Check every line of the data for the string "reset" and copy the ones that have it.

Dataset excerpts
+-------+
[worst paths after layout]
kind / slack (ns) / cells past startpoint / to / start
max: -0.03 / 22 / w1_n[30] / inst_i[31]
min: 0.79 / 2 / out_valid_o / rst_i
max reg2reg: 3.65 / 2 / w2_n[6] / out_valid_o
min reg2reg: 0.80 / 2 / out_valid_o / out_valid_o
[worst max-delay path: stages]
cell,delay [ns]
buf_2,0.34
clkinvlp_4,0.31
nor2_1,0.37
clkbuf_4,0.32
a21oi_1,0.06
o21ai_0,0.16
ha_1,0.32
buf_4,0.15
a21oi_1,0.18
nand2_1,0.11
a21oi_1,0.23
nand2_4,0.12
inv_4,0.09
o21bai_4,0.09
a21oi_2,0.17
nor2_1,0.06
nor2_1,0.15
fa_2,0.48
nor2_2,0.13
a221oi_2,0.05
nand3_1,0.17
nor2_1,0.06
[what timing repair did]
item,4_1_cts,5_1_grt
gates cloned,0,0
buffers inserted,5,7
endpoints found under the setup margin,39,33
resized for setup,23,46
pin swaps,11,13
This design comes from an exercise in tuning for small area and a short achievable clock period on the open sky130 flow, not from production work. Function was checked by simulation only, so behaviour that the tests miss may differ from the original. Power figures rest on the tool's default switching activity, not on a simulated workload.

==> job 4073 <==
==> flow/design.v <==
package rs_pkg;
    localparam int PR_WIDTH  = 6;
    localparam int ROB_WIDTH = 5;
    localparam int OP_WIDTH  = 4;
    localparam int AGE_WIDTH = 8;
    localparam int ALU_DEPTH = 4;
    localparam int MUL_DEPTH = 2;
    localparam int DIV_DEPTH = 2;
    localparam int NUM_CDB = 4;
    typedef enum logic [1:0] {
        unit_alu,
        unit_mul,
        unit_div
    } rs_unit_e;
    typedef struct packed {
        rs_unit_e              unit;
        logic [PR_WIDTH-1:0]   ps1;
        logic                  ps1_valid;
        logic [PR_WIDTH-1:0]   ps2;
        logic                  ps2_valid;
        logic [PR_WIDTH-1:0]   pd;
        logic [ROB_WIDTH-1:0]  rob_id;
        logic [OP_WIDTH-1:0]   op;
        logic [AGE_WIDTH-1:0]  age;
    } rs_dispatch_t;
    typedef struct packed {
        logic                  busy;
        logic [PR_WIDTH-1:0]   ps1;
        logic                  ps1_valid;
        logic [PR_WIDTH-1:0]   ps2;
        logic                  ps2_valid;
        logic [PR_WIDTH-1:0]   pd;
        logic [ROB_WIDTH-1:0]  rob_id;
        logic [OP_WIDTH-1:0]   op;
        logic [AGE_WIDTH-1:0]  age;
    } rs_entry_t;
    typedef struct packed {
        logic [PR_WIDTH-1:0]   ps1;
        logic [PR_WIDTH-1:0]   ps2;
        logic [PR_WIDTH-1:0]   pd;
        logic [ROB_WIDTH-1:0]  rob_id;
        logic [OP_WIDTH-1:0]   op;
    } rs_issue_t;
    typedef struct packed {
        logic                  valid;
        logic [PR_WIDTH-1:0]   pd;
    } cdb_t;
endpackage
module rs_wakeup (
    input  logic [5:0]  tag,
    input  logic [3:0]  cdb_valid,
    input  logic [23:0] cdb_pd,
    output logic        hit
);
    always_comb begin
        hit = 1'b0;
        for (int b = 0; b < 4; b++) begin
            hit = hit | (cdb_valid[b] && tag == cdb_pd[6*b +: 6]);
        end
    end
endmodule
module rs_station #(
    parameter int DEPTH        = 4,
    parameter bit OLDEST_FIRST = 1'b1
) (
    input  logic         clk,
    input  logic         kill,         
    input  logic         flush,
    input  logic         write,
    input  logic [5:0]   d_ps1,
    input  logic         d_ps1_rdy,    
    input  logic [5:0]   d_ps2,
    input  logic         d_ps2_rdy,
    input  logic [14:0]  d_rest,       
    input  logic [7:0]   d_age,
    input  logic [3:0]   cdb_valid,
    input  logic [23:0]  cdb_pd,
    input  logic         ready,
    output logic         issue_valid,
    output logic [26:0]  issue,
    output logic         full
);
    logic [DEPTH-1:0]        busy;
    logic [DEPTH-1:0][5:0]   ps1;
    logic [DEPTH-1:0][5:0]   ps2;
    logic [DEPTH-1:0]        v1;
    logic [DEPTH-1:0]        v2;
    logic [DEPTH-1:0][14:0]  rest;
    logic [DEPTH-1:0]        hit1;
    logic [DEPTH-1:0]        hit2;
    logic [DEPTH-1:0]        rdy;
    logic [DEPTH-1:0]        sel;
    logic [DEPTH-1:0]        alloc;
    logic [DEPTH*8-1:0]      age;
    logic [DEPTH*DEPTH-1:0]  older;
    for (genvar i = 0; i < DEPTH; i++) begin : g_wake
        rs_wakeup i_w1 (.tag(ps1[i]), .cdb_valid(cdb_valid), .cdb_pd(cdb_pd), .hit(hit1[i]));
        rs_wakeup i_w2 (.tag(ps2[i]), .cdb_valid(cdb_valid), .cdb_pd(cdb_pd), .hit(hit2[i]));
    end
    assign rdy  = busy & v1 & v2;
    assign full = &busy;
    for (genvar i = 0; i < DEPTH; i++) begin : g_alloc
        if (i == 0) begin : g_first
            assign alloc[i] = !busy[i];
        end else begin : g_rest
            assign alloc[i] = !busy[i] & (&busy[i-1:0]);
        end
    end
    if (OLDEST_FIRST) begin : g_age
        for (genvar i = 0; i < DEPTH; i++) begin : g_row
            always_ff @(posedge clk) begin
                if (!busy[i]) begin
                    age[8*i +: 8] <= d_age;
                end
            end
            for (genvar j = i + 1; j < DEPTH; j++) begin : g_pair
                always_ff @(posedge clk) begin
                    if (!busy[i]) begin
                        older[i*DEPTH+j] <= d_age <= age[8*j +: 8];
                    end else if (!busy[j]) begin
                        older[i*DEPTH+j] <= age[8*i +: 8] <= d_age;
                    end
                end
            end
        end
        for (genvar i = 0; i < DEPTH; i++) begin : g_sel
            logic [DEPTH-1:0] wins;
            for (genvar j = 0; j < DEPTH; j++) begin : g_cmp
                if (j < i) begin : g_lo
                    assign wins[j] = !rdy[j] | !older[j*DEPTH+i];
                end else if (j > i) begin : g_hi
                    assign wins[j] = !rdy[j] | older[i*DEPTH+j];
                end else begin : g_self
                    assign wins[j] = rdy[i];
                end
            end
            assign sel[i] = &wins;
        end
    end else begin : g_index
        for (genvar i = 0; i < DEPTH; i++) begin : g_sel
            if (i == 0) begin : g_first
                assign sel[i] = rdy[i];
            end else begin : g_rest
                assign sel[i] = rdy[i] & ~|rdy[i-1:0];
            end
        end
    end
    assign issue_valid = (|rdy) && ready && !flush;
    always_comb begin
        issue = '0;
        for (int i = 0; i < DEPTH; i++) begin
            issue = issue | ({27{sel[i]}} & {ps1[i], ps2[i], rest[i]});
        end
    end
    always_ff @(posedge clk) begin
        for (int i = 0; i < DEPTH; i++) begin
            if (!busy[i]) begin
                ps1[i]  <= d_ps1;
                ps2[i]  <= d_ps2;
                rest[i] <= d_rest;
                v1[i]   <= d_ps1_rdy;
                v2[i]   <= d_ps2_rdy;
            end else begin
                v1[i]   <= v1[i] | hit1[i];
                v2[i]   <= v2[i] | hit2[i];
            end
        end
    end
    always_ff @(posedge clk) begin
        if (kill) begin
            busy <= '0;
        end else begin
            busy <= (busy & ~(sel & {DEPTH{issue_valid}})) | (alloc & {DEPTH{write}});
        end
    end
endmodule
module rs_cluster (
    input  logic         clk,
    input  logic         reset,
    input  logic         flush,
    input  logic         dispatch_valid,
    input  logic [1:0]   dispatch_unit,
    input  logic [5:0]   dispatch_ps1,
    input  logic         dispatch_ps1_valid,
    input  logic [5:0]   dispatch_ps2,
    input  logic         dispatch_ps2_valid,
    input  logic [5:0]   dispatch_pd,
    input  logic [4:0]   dispatch_rob_id,
    input  logic [3:0]   dispatch_op,
    input  logic [7:0]   dispatch_age,
    input  logic [3:0]   cdb_valid,
    input  logic [23:0]  cdb_pd,
    input  logic         alu_ready,
    input  logic         mul_ready,
    input  logic         div_ready,
    output logic         alu_issue_valid,
    output logic         mul_issue_valid,
    output logic         div_issue_valid,
    output logic [26:0]  alu_issue,
    output logic [26:0]  mul_issue,
    output logic [26:0]  div_issue,
    output logic         alu_full,
    output logic         mul_full,
    output logic         div_full
);
    logic        kill;
    logic        in_hit1;
    logic        in_hit2;
    logic        d_ps1_rdy;
    logic        d_ps2_rdy;
    logic [14:0] d_rest;
    assign kill   = reset | flush;
    assign d_rest = {dispatch_pd, dispatch_rob_id, dispatch_op};
    rs_wakeup i_in1 (.tag(dispatch_ps1), .cdb_valid(cdb_valid), .cdb_pd(cdb_pd), .hit(in_hit1));
    rs_wakeup i_in2 (.tag(dispatch_ps2), .cdb_valid(cdb_valid), .cdb_pd(cdb_pd), .hit(in_hit2));
    assign d_ps1_rdy = dispatch_ps1_valid | in_hit1;
    assign d_ps2_rdy = dispatch_ps2_valid | in_hit2;
    rs_station #(.DEPTH(4), .OLDEST_FIRST(1'b1)) i_alu_station (
        .clk(clk), .kill(kill), .flush(flush),
        .write(dispatch_valid && dispatch_unit == 2'd0),
        .d_ps1(dispatch_ps1), .d_ps1_rdy(d_ps1_rdy),
        .d_ps2(dispatch_ps2), .d_ps2_rdy(d_ps2_rdy),
        .d_rest(d_rest), .d_age(dispatch_age),
        .cdb_valid(cdb_valid), .cdb_pd(cdb_pd),
        .ready(alu_ready),
        .issue_valid(alu_issue_valid), .issue(alu_issue), .full(alu_full)
    );
    rs_station #(.DEPTH(2), .OLDEST_FIRST(1'b0)) i_mul_station (
        .clk(clk), .kill(kill), .flush(flush),
        .write(dispatch_valid && dispatch_unit == 2'd1),
        .d_ps1(dispatch_ps1), .d_ps1_rdy(d_ps1_rdy),
        .d_ps2(dispatch_ps2), .d_ps2_rdy(d_ps2_rdy),
        .d_rest(d_rest), .d_age(dispatch_age),
        .cdb_valid(cdb_valid), .cdb_pd(cdb_pd),
        .ready(mul_ready),
        .issue_valid(mul_issue_valid), .issue(mul_issue), .full(mul_full)
    );
    rs_station #(.DEPTH(2), .OLDEST_FIRST(1'b0)) i_div_station (
        .clk(clk), .kill(kill), .flush(flush),
        .write(dispatch_valid && dispatch_unit == 2'd2),
        .d_ps1(dispatch_ps1), .d_ps1_rdy(d_ps1_rdy),
        .d_ps2(dispatch_ps2), .d_ps2_rdy(d_ps2_rdy),
        .d_rest(d_rest), .d_age(dispatch_age),
        .cdb_valid(cdb_valid), .cdb_pd(cdb_pd),
        .ready(div_ready),
        .issue_valid(div_issue_valid), .issue(div_issue), .full(div_full)
    );
endmodule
+-------+
> _Problem solution_:
    input  logic         reset,
    assign kill   = reset | flush;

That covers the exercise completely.